FEED Business Worldwide - June 2012

 

Using wheat as an alternative to corn in Southeast Asia  

 

by Alexandre Péron1 and Ahmed Amerah²

¹ Danisco Animal Nutrition, Singapore

² Danisco Animal Nutrition, UK

 

 

Corn is usually the main ingredient used in pig and poultry feeds produced in Thailand and other parts of Southeast Asia. What happens though when prices are high and there are concerns over corn supplies? Having a strategy in place to enable replacement of one type of feedstuff with another in animal diets is an excellent way to alleviate inherent market volatility risks in raw material prices and supply. Replacing all or some of the corn in diets with imported wheat can present an interesting opportunity in order to reduce feed costs and maintain profitability.
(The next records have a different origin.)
[src/rtl/uop_pkg.sv]
// Shared uop field layout and latency-class encodings for the issue back end.
// Layout, MSB first: {UOP[6:0], BrM, Tag, prd, pr2, pr1, val, p2, p1}.
package uop_pkg;

    localparam int WIDTH_REG_DEF = 3;
    localparam int WIDTH_TAG_DEF = 3;
    localparam int WIDTH_BRM_DEF = 3;
    localparam int LAT_MUL_DEF   = 3;
    localparam int LAT_DIV_DEF   = 8;

    localparam int UOP_W   = 7;
    localparam int POS_VAL = 2;
    localparam int POS_PR1 = 3;

    // UOP[1:0]: 2'b0x is the single-cycle class
    localparam logic [1:0] CLS_MUL = 2'b10;
    localparam logic [1:0] CLS_DIV = 2'b11;

    typedef enum logic {
        ST_IDLE,
        ST_RUN
    } slow_state_e;

    function automatic int pos_prd(input int wr);
        return POS_PR1 + 2 * wr;
    endfunction

    function automatic int pos_tag(input int wr);
        return POS_PR1 + 3 * wr;
    endfunction

    function automatic int pos_brm(input int wr, input int wt);
        return pos_tag(wr) + wt;
    endfunction

    function automatic int pos_uop(input int wr, input int wt, input int wb);
        return pos_brm(wr, wt) + wb;
    endfunction

    function automatic int uop_width(input int wr, input int wt, input int wb);
        return pos_uop(wr, wt, wb) + UOP_W;
    endfunction

    function automatic logic is_slow(input logic [1:0] cls);
        return (cls == CLS_MUL) || (cls == CLS_DIV);
    endfunction

endpackage

[src/rtl/wakeup_lane.sv]
// One issue lane: a 1-cycle fast result register plus a non-pipelined
// MUL/DIV unit modelled as an IDLE/RUN FSM with a latency counter.
module wakeup_lane
    import uop_pkg::*;
#(
    parameter int WIDTH_REG = WIDTH_REG_DEF,
    parameter int WIDTH_TAG = WIDTH_TAG_DEF,
    parameter int WIDTH_BRM = WIDTH_BRM_DEF,
    parameter int LAT_MUL   = LAT_MUL_DEF,
    parameter int LAT_DIV   = LAT_DIV_DEF,
    parameter int WIDTH     = uop_width(WIDTH_REG, WIDTH_TAG, WIDTH_BRM)
) (
    input  logic                 clk_i,
    input  logic                 rst_n_i,
    input  logic [WIDTH-1:0]     inst_i,
    input  logic                 ready_i,
    input  logic [WIDTH_BRM-1:0] brkill_i,
    output logic [WIDTH_REG-1:0] fast_prd_o,
    output logic [WIDTH_TAG-1:0] fast_tag_o,
    output logic                 fast_v_o,
    output logic [WIDTH_REG-1:0] slow_prd_o,
    output logic [WIDTH_TAG-1:0] slow_tag_o,
    output logic                 slow_v_o,
    output logic                 busy_o,
    output logic                 overflow_o
);

    localparam int CW    = $clog2(LAT_DIV + 1);
    localparam int P_PRD = pos_prd(WIDTH_REG);
    localparam int P_TAG = pos_tag(WIDTH_REG);
    localparam int P_BRM = pos_brm(WIDTH_REG, WIDTH_TAG);
    localparam int P_UOP = pos_uop(WIDTH_REG, WIDTH_TAG, WIDTH_BRM);

    logic [WIDTH_REG-1:0] prd;
    logic [WIDTH_TAG-1:0] tag;
    logic [WIDTH_BRM-1:0] brm;
    logic [1:0]           cls;
    logic                 accept, kill_new, kill_run, slow_new;
    logic                 unused_fields;

    assign prd      = inst_i[P_PRD +: WIDTH_REG];
    assign tag      = inst_i[P_TAG +: WIDTH_TAG];
    assign brm      = inst_i[P_BRM +: WIDTH_BRM];
    assign cls      = inst_i[P_UOP +: 2];
    assign accept   = ready_i & inst_i[POS_VAL];
    assign kill_new = |(brm & brkill_i);
    assign slow_new = accept & is_slow(cls);
    assign unused_fields = ^{inst_i[WIDTH-1:P_UOP+2], inst_i[P_PRD-1:POS_VAL+1],
                             inst_i[POS_VAL-1:0]};

    logic [WIDTH_REG-1:0] fast_prd_d, fast_prd_q;
    logic [WIDTH_TAG-1:0] fast_tag_d, fast_tag_q;
    logic                 fast_v_d, fast_v_q;

    always_comb begin
        fast_v_d   = accept & ~kill_new & ~is_slow(cls);
        fast_prd_d = '0;
        fast_tag_d = '0;
        if (fast_v_d) begin
            fast_prd_d = prd;
            fast_tag_d = tag;
        end
    end

    always_ff @(posedge clk_i) begin
        if (!rst_n_i) begin
            fast_prd_q <= '0;
            fast_tag_q <= '0;
            fast_v_q   <= 1'b0;
        end else begin
            fast_prd_q <= fast_prd_d;
            fast_tag_q <= fast_tag_d;
            fast_v_q   <= fast_v_d;
        end
    end

    slow_state_e          state_q;
    logic [CW-1:0]        cnt_q;
    logic [WIDTH_REG-1:0] prd_q, slow_prd_q;
    logic [WIDTH_TAG-1:0] tag_q, slow_tag_q;
    logic [WIDTH_BRM-1:0] brm_q;
    logic                 slow_v_q, busy_q, ovf_q;

    assign kill_run = |(brm_q & brkill_i);

    // Kill of the in-flight uop takes priority over its completion edge.
    always_ff @(posedge clk_i) begin
        if (!rst_n_i) begin
            state_q    <= ST_IDLE;
            cnt_q      <= '0;
            busy_q     <= 1'b0;
            ovf_q      <= 1'b0;
            slow_v_q   <= 1'b0;
            slow_prd_q <= '0;
            slow_tag_q <= '0;
        end else begin
            slow_v_q   <= 1'b0;
            slow_prd_q <= '0;
            slow_tag_q <= '0;
            case (state_q)
                ST_IDLE: begin
                    if (slow_new && !kill_new) begin
                        state_q <= ST_RUN;
                        busy_q  <= 1'b1;
                        cnt_q   <= (cls == CLS_DIV) ? CW'(LAT_DIV - 1) : CW'(LAT_MUL - 1);
                        prd_q   <= prd;
                        tag_q   <= tag;
                        brm_q   <= brm;
                    end
                end
                ST_RUN: begin
                    if (slow_new) begin
                        ovf_q <= 1'b1;
                    end
                    if (kill_run) begin
                        state_q <= ST_IDLE;
                        busy_q  <= 1'b0;
                    end else if (cnt_q == CW'(1)) begin
                        state_q    <= ST_IDLE;
                        busy_q     <= 1'b0;
                        slow_v_q   <= 1'b1;
                        slow_prd_q <= prd_q;
                        slow_tag_q <= tag_q;
                    end else begin
                        cnt_q <= cnt_q - CW'(1);
                    end
                end
                default: state_q <= ST_IDLE;
            endcase
        end
    end

    assign fast_prd_o = fast_prd_q;
    assign fast_tag_o = fast_tag_q;
    assign fast_v_o   = fast_v_q;
    assign slow_prd_o = slow_prd_q;
    assign slow_tag_o = slow_tag_q;
    assign slow_v_o   = slow_v_q;
    assign busy_o     = busy_q;
    assign overflow_o = ovf_q;

endmodule

[src/rtl/issue_wakeup.sv]
// Issue-queue consumer: two lanes of fast + MUL/DIV latency modelling feeding
// the 4-slot wakeup bus and ROB completion tags.
module issue_wakeup
    import uop_pkg::*;
#(
    parameter int WIDTH_REG = WIDTH_REG_DEF,
    parameter int WIDTH_TAG = WIDTH_TAG_DEF,
    parameter int WIDTH_BRM = WIDTH_BRM_DEF,
    parameter int LAT_MUL   = LAT_MUL_DEF,
    parameter int LAT_DIV   = LAT_DIV_DEF,
    parameter int WIDTH     = uop_width(WIDTH_REG, WIDTH_TAG, WIDTH_BRM)
) (
    input  logic                   i_clk,
    input  logic                   i_rst_n,
    input  logic [WIDTH-1:0]       i_inst1,
    input  logic [WIDTH-1:0]       i_inst2,
    input  logic                   i_ready1,
    input  logic                   i_ready2,
    input  logic [WIDTH_BRM-1:0]   i_BrKill,
    output logic [4*WIDTH_REG-1:0] o_wdest4x,
    output logic [4*WIDTH_TAG-1:0] o_tag4x,
    output logic [3:0]             o_tagv,
    output logic                   o_busy1,
    output logic                   o_busy2,
    output logic                   o_overflow
);

    logic [WIDTH_REG-1:0] fprd [2];
    logic [WIDTH_REG-1:0] sprd [2];
    logic [WIDTH_TAG-1:0] ftag [2];
    logic [WIDTH_TAG-1:0] stag [2];
    logic [1:0]           fv, sv, busy, ovf;
    logic [WIDTH-1:0]     inst [2];
    logic [1:0]           ready;

    assign inst[0]  = i_inst1;
    assign inst[1]  = i_inst2;
    assign ready    = {i_ready2, i_ready1};

    for (genvar l = 0; l < 2; l++) begin : g_lane
        wakeup_lane #(
            .WIDTH_REG(WIDTH_REG),
            .WIDTH_TAG(WIDTH_TAG),
            .WIDTH_BRM(WIDTH_BRM),
            .LAT_MUL  (LAT_MUL),
            .LAT_DIV  (LAT_DIV),
            .WIDTH    (WIDTH)
        ) u_lane (
            .clk_i     (i_clk),
            .rst_n_i   (i_rst_n),
            .inst_i    (inst[l]),
            .ready_i   (ready[l]),
            .brkill_i  (i_BrKill),
            .fast_prd_o(fprd[l]),
            .fast_tag_o(ftag[l]),
            .fast_v_o  (fv[l]),
            .slow_prd_o(sprd[l]),
            .slow_tag_o(stag[l]),
            .slow_v_o  (sv[l]),
            .busy_o    (busy[l]),
            .overflow_o(ovf[l])
        );
    end

    assign o_wdest4x  = {sprd[1], sprd[0], fprd[1], fprd[0]};
    assign o_tag4x    = {stag[1], stag[0], ftag[1], ftag[0]};
    assign o_tagv     = {sv[1], sv[0], fv[1], fv[0]};
    assign o_busy1    = busy[0];
    assign o_busy2    = busy[1];
    assign o_overflow = |ovf;

endmodule

[config.mk]
export PLATFORM = sky130hd
export DESIGN_NAME = issue_wakeup
export DESIGN_NICKNAME = d
export VERILOG_FILES = /design/src/rtl/uop_pkg.sv /design/src/rtl/wakeup_lane.sv /design/src/rtl/issue_wakeup.sv
export SDC_FILE = /design/constraint.sdc
export NUM_CORES = 1
export LEC_CHECK = 0
export CAP_MARGIN = 20
export CELL_PAD_IN_SITES_DETAIL_PLACEMENT = 1
export CELL_PAD_IN_SITES_GLOBAL_PLACEMENT = 1
export CORE_MARGIN = 8
export CORE_UTILIZATION = 34
export DETAILED_ROUTE_END_ITERATION = 16
export GPL_ROUTABILITY_DRIVEN = 0
export PLACE_DENSITY = 0.84
export SLEW_MARGIN = 5
export SYNTH_ARGS = -nofsm -noshare
export SYNTH_HDL_FRONTEND = slang
export SYNTH_SLANG_ARGS = --single-unit
export TNS_END_PERCENT = 100
[constraint.sdc]
create_clock -name i_clk -period 4.45 [get_ports i_clk]
set_input_delay 1.1125 -clock i_clk [delete_from_list [all_inputs] [get_ports i_clk]]
set_output_delay 1.1125 -clock i_clk [all_outputs]
set_load 0.005 [all_outputs]
---- Yosys cells after proc, flatten, opt, wreduce, memory -nomap -nowiden ----
Cells that the tools add are included.
cells by class
  $add $sub $neg .......................... 2
  equality and inequality tests ........... 14
  multiplexer cells ....................... 28
  bitwise logic cells ..................... 21
  reduce and logical (&&, ||, !) cells .... 25
operators with widths
  cell                                                                      count
  4-bit 2-to-1 mux                                                          6
  4-bit case mux with 2 select lines                                        2
  1-bit 2-to-1 mux                                                          14
  3-bit AND                                                                 4
  2-bit AND reduction                                                       6
  3-bit AND reduction                                                       4
  3-bit OR reduction                                                        4
  6-bit OR reduction                                                        2
  5-bit OR reduction                                                        2
  1-bit inverter                                                            9
  1-bit AND                                                                 8
  2-bit equality test (second input constant)                               4
  4-bit by 1-bit equality test with 1-bit output (second input constant)    2
  2-bit inequality test (second input constant)                             4
  1-bit case mux with 2 select lines                                        4
  4-bit by 1-bit subtractor with 4-bit output (second input constant)       2
  3-bit 2-to-1 mux                                                          2
  3-bit by 2-bit inequality test with 1-bit output (second input constant)  2
  2-bit by 1-bit inequality test with 1-bit output (second input constant)  2
  1-bit logical AND                                                         2
  1-bit logical NOT                                                         2
  1-bit logical OR                                                          2
  2-bit OR reduction                                                        1
storage, ports and cells
  register bits after elaboration ......... 60
  bits of input ports ..................... 57
  word-level logic and storage cells ...... 116

---- Longest topological paths before layout ----
Gate-level depths: netlist of the first run.
  word-level depth ........................ 6
  mapped depth ............................ 7

---- Cells and area by module ----
A second synthesis of the first run with hierarchy kept.
second synthesis, totals
  cells, all modules ...................... 175
  area total of the unflattened synthesis .. 2155.8 um^2
by module, submodules not included
  module        times used  cells each  area an instance (um^2)  seq. area each (um^2)
  wakeup_lane   2           87          1074.8                   690.7
  issue_wakeup  1           1           6.3                      0.0

---- Least setup slack after synthesis of the first run ----
Ideal clock, no wire load.
  path kind ............................... in2reg
  from .................................... in i_inst1[15]
  to ...................................... reg g_lane[0].u_lane.brm_q[0], enable pin
  data arrival time ....................... 2.145 ns
  required time ........................... 4.113 ns
  path slack .............................. 1.968 ns
  stages .................................. 3
  path through ............................ a22o_2 nor4_2 and2_1
on the way
  word-level cells in the longest chain between the ends .. 5
RTL lines
  item                           RTL line            source
  start, declared                issue_wakeup.sv:15  input logic [WIDTH-1:0] i_inst1,
  3-bit AND                      wakeup_lane.sv:46   assign kill_new = |(brm & brkill_i);
  3-bit OR reduction             wakeup_lane.sv:46
  1-bit logical NOT              wakeup_lane.sv:102  if (slow_new && !kill_new) begin
  1-bit logical AND              wakeup_lane.sv:102
  3-bit AND reduction (no line)  n/a
  end signal, assigned           wakeup_lane.sv:108  brm_q <= brm;
  end, declared                  wakeup_lane.sv:81   logic [WIDTH_BRM-1:0] brm_q;
No other way between the ends.
A chain may end at the register's enable or synchronous reset.

---- Worst setup path after layout of the first run ----
  from .................................... in i_BrKill[0]
  to ...................................... reg g_lane[0].u_lane.tag_q[2], enable pin
on the way
  word-level cells in the longest chain between the ends .. 5
RTL lines
  item                           RTL line            source
  start, declared                issue_wakeup.sv:19  input logic [WIDTH_BRM-1:0] i_BrKill,
  3-bit AND                      wakeup_lane.sv:46
  3-bit OR reduction             wakeup_lane.sv:46
  1-bit logical NOT              wakeup_lane.sv:102
  1-bit logical AND              wakeup_lane.sv:102
  3-bit AND reduction (no line)  n/a
  end signal, assigned           wakeup_lane.sv:107  tag_q <= tag;
  end, declared                  wakeup_lane.sv:80   logic [WIDTH_TAG-1:0] tag_q, slow_tag_q;
No other way between the ends.

==> results of run 1 <==
==> cells in the final DEF (no fill, tap or decap), types with 3 or more instances in the layout <==
master	count
sky130_fd_sc_hd__a211oi_1	4
sky130_fd_sc_hd__and2_1	28
sky130_fd_sc_hd__clkbuf_8	10
sky130_fd_sc_hd__clkdlybuf4s50_1	61
sky130_fd_sc_hd__clkinv_2	3
sky130_fd_sc_hd__dfxtp_1	42
sky130_fd_sc_hd__edfxtp_1	18
sky130_fd_sc_hd__ha_1	4
sky130_fd_sc_hd__inv_1	9
sky130_fd_sc_hd__nand2_1	11
sky130_fd_sc_hd__nor2_1	5
sky130_fd_sc_hd__nor3_1	4
sky130_fd_sc_hd__o21ai_0	6
==> metrics by stage <==
| stage | worst slack, ps | instance area, um^2 | std cells |
|---|---|---|---|
| after global routing | 1260 | 2980 | 322 |
| after CTS | 1510 | 2980 | 322 |
| final | 1480 | 2980 | 322 |
| after global placement | 1230 | 2790 | 307 |
| after floorplan | 1970 | 2130 | 177 |
| after detailed placement | 1140 | 2790 | 307 |
==> where the power goes <==
part           leakage, nW  switching, W  internal (W)
sequential           0.501    0.00000391      0.000570
combinational        0.493     0.0000272     0.0000376
clock               0.0979      0.000203      0.000267
total                 1.09      0.000235      0.000875
==> critical path: cells and delay by family <==
family / cells / cell delay [ps]
compound gates: 1 / 290
buf+inv: 1 / 490
simple gates: 2 / 1060
==> layout make-up <==
class	count	area [um^2]	area share
Timing Repair Buffer	61	611	0.205
Tap cell	77	96.3	0.0324
Multi-Input combinational cell	100	664	0.223
Clock inverter	5	52.6	0.0177
Inverter	9	33.8	0.0113
Clock buffer	10	138	0.0462
Sequential cell	60	1380	0.464
==> routing by layer <==
metal,vias up,track usage
met5,-,0
met1,717,0.139
met3,10,0.0465
met2,46,0.176
met4,0,0.0520
li1,744,-
==> how the worst max path moves through the flow <==
stage          cells past startpoint  slack (ps)                   endpoint   startpoint
2_1_floorplan                      3        1970  g_lane[0].u_lane.brm_q[0]  i_inst1[15]
3_3_place_gp                       4        1230  g_lane[0].u_lane.prd_q[0]  i_BrKill[0]
3_5_place_dp                       4        1140  g_lane[0].u_lane.prd_q[1]  i_BrKill[0]
4_1_cts                            4        1510  g_lane[0].u_lane.tag_q[2]  i_BrKill[0]
5_1_grt                            4        1260  g_lane[0].u_lane.tag_q[2]  i_BrKill[0]
6_report                           4        1480  g_lane[0].u_lane.tag_q[2]  i_BrKill[0]
==> flip-flops by register name, summed over array words and instances, names as in the netlist <==
| signal | count |
|---|---|
| g_lane.u_lane.brm_q | 6 |
| g_lane.u_lane.busy_o | 2 |
| g_lane.u_lane.cnt_q | 8 |
| g_lane.u_lane.fast_prd_o | 6 |
| g_lane.u_lane.fast_tag_o | 6 |
| g_lane.u_lane.fast_v_o | 2 |
| g_lane.u_lane.overflow_o | 2 |
| g_lane.u_lane.prd_q | 6 |
| g_lane.u_lane.slow_prd_o | 6 |
| g_lane.u_lane.slow_tag_o | 6 |
| g_lane.u_lane.slow_v_o | 2 |
| g_lane.u_lane.state_q | 2 |
| g_lane.u_lane.tag_q | 6 |
==> kinds of logic (layout without fill, tap and decap cells) <==
| group | Yosys count | count (layout) | synth area share |
|---|---|---|---|
| buffers and inverters | 17 | 85 | 0.0377 |
| flip-flops | 60 | 60 | 0.650 |
| adder cells (fa/ha/maj) | 4 | 4 | 0.0235 |
| AO/OA/AOI/OAI | 27 | 27 | 0.0965 |
| AND/OR/NAND/NOR | 69 | 69 | 0.192 |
Being prepared with the correct information and feed additives, when implementing such a strategy, will ensure a successful, productive and profitable outcome.

 

The inclusion of high levels of wheat (>50%) in feed formulation is a very common practice in northern Europe, Canada and Australia. However, in Asian markets, limited experience in dealing with wheat as a feed ingredient leads to some concerns over its use in livestock feeds. This is mainly related to the fact that wheat's inherent nutritional value varies more than that of corn. Therefore, its use represents a risk in terms of maintaining consistent animal performance. However, the use of enzymes in the diet can alleviate and cancel-out many of the perceived risks of using wheat to replace corn.

 

 

 

As shown in Table 1, wheat has more protein than corn, but it contains less starch and more non-starch polysaccharides. As a result, wheat digestible or metabolisable energy value is lower than corn.

 

 

Protein and amino acid levels in wheat vary more widely than in corn. In addition, besides having a higher protein content, wheat also has a different amino acid profile than corn (e.g. it contains approximately 30% more lysine). As a consequence, diets formulated with wheat should be balanced on a digestible amino acid basis, not a crude protein basis.

 

Arabinoxylans represent the main non-cellulosic non-starch polysaccharides (NSP) component of both grains. However unlike corn, wheat contains significant amounts of soluble NSP. High levels of soluble NSP are responsible for increased gut viscosity and lead to reduced nutrient utilization and animal performance (see figure 1). They can also result in increased microbial proliferation in the gut and poor litter quality (Choct and Annison, 1992; Steenfeldt, 2001; Carré et al., 2002; Barletta, 2003).

 

Swine have more dilute digestive contents than poultry, and this characteristic appears to make them less sensitive to the negative effects of feed wheat's viscosity. Therefore, pig diets may allow for higher inclusion levels of wheat than can be tolerated in poultry feeds. Nonetheless, high soluble NSP levels have been shown to be an exacerbating factor in the development of non-specific colitis in pigs.

 

For both animal species, the insoluble NSP fraction of wheat and corn is responsible for nutrient encapsulation, leading to lower accessibility of starch and protein. In addition, the water-holding capacity of insoluble NSP-based fibre reduces both the availability of water-soluble nutrients and feed intake itself. Importantly, all these issues can be easily alleviated by the use of an appropriate NSP-degrading enzyme.

 

Regarding essential minerals, wheat contains more phosphorus than corn and, more importantly, it has a greater proportion of available phosphorus.  Moreover, endogenous phytase activity is higher in wheat grain than in corn.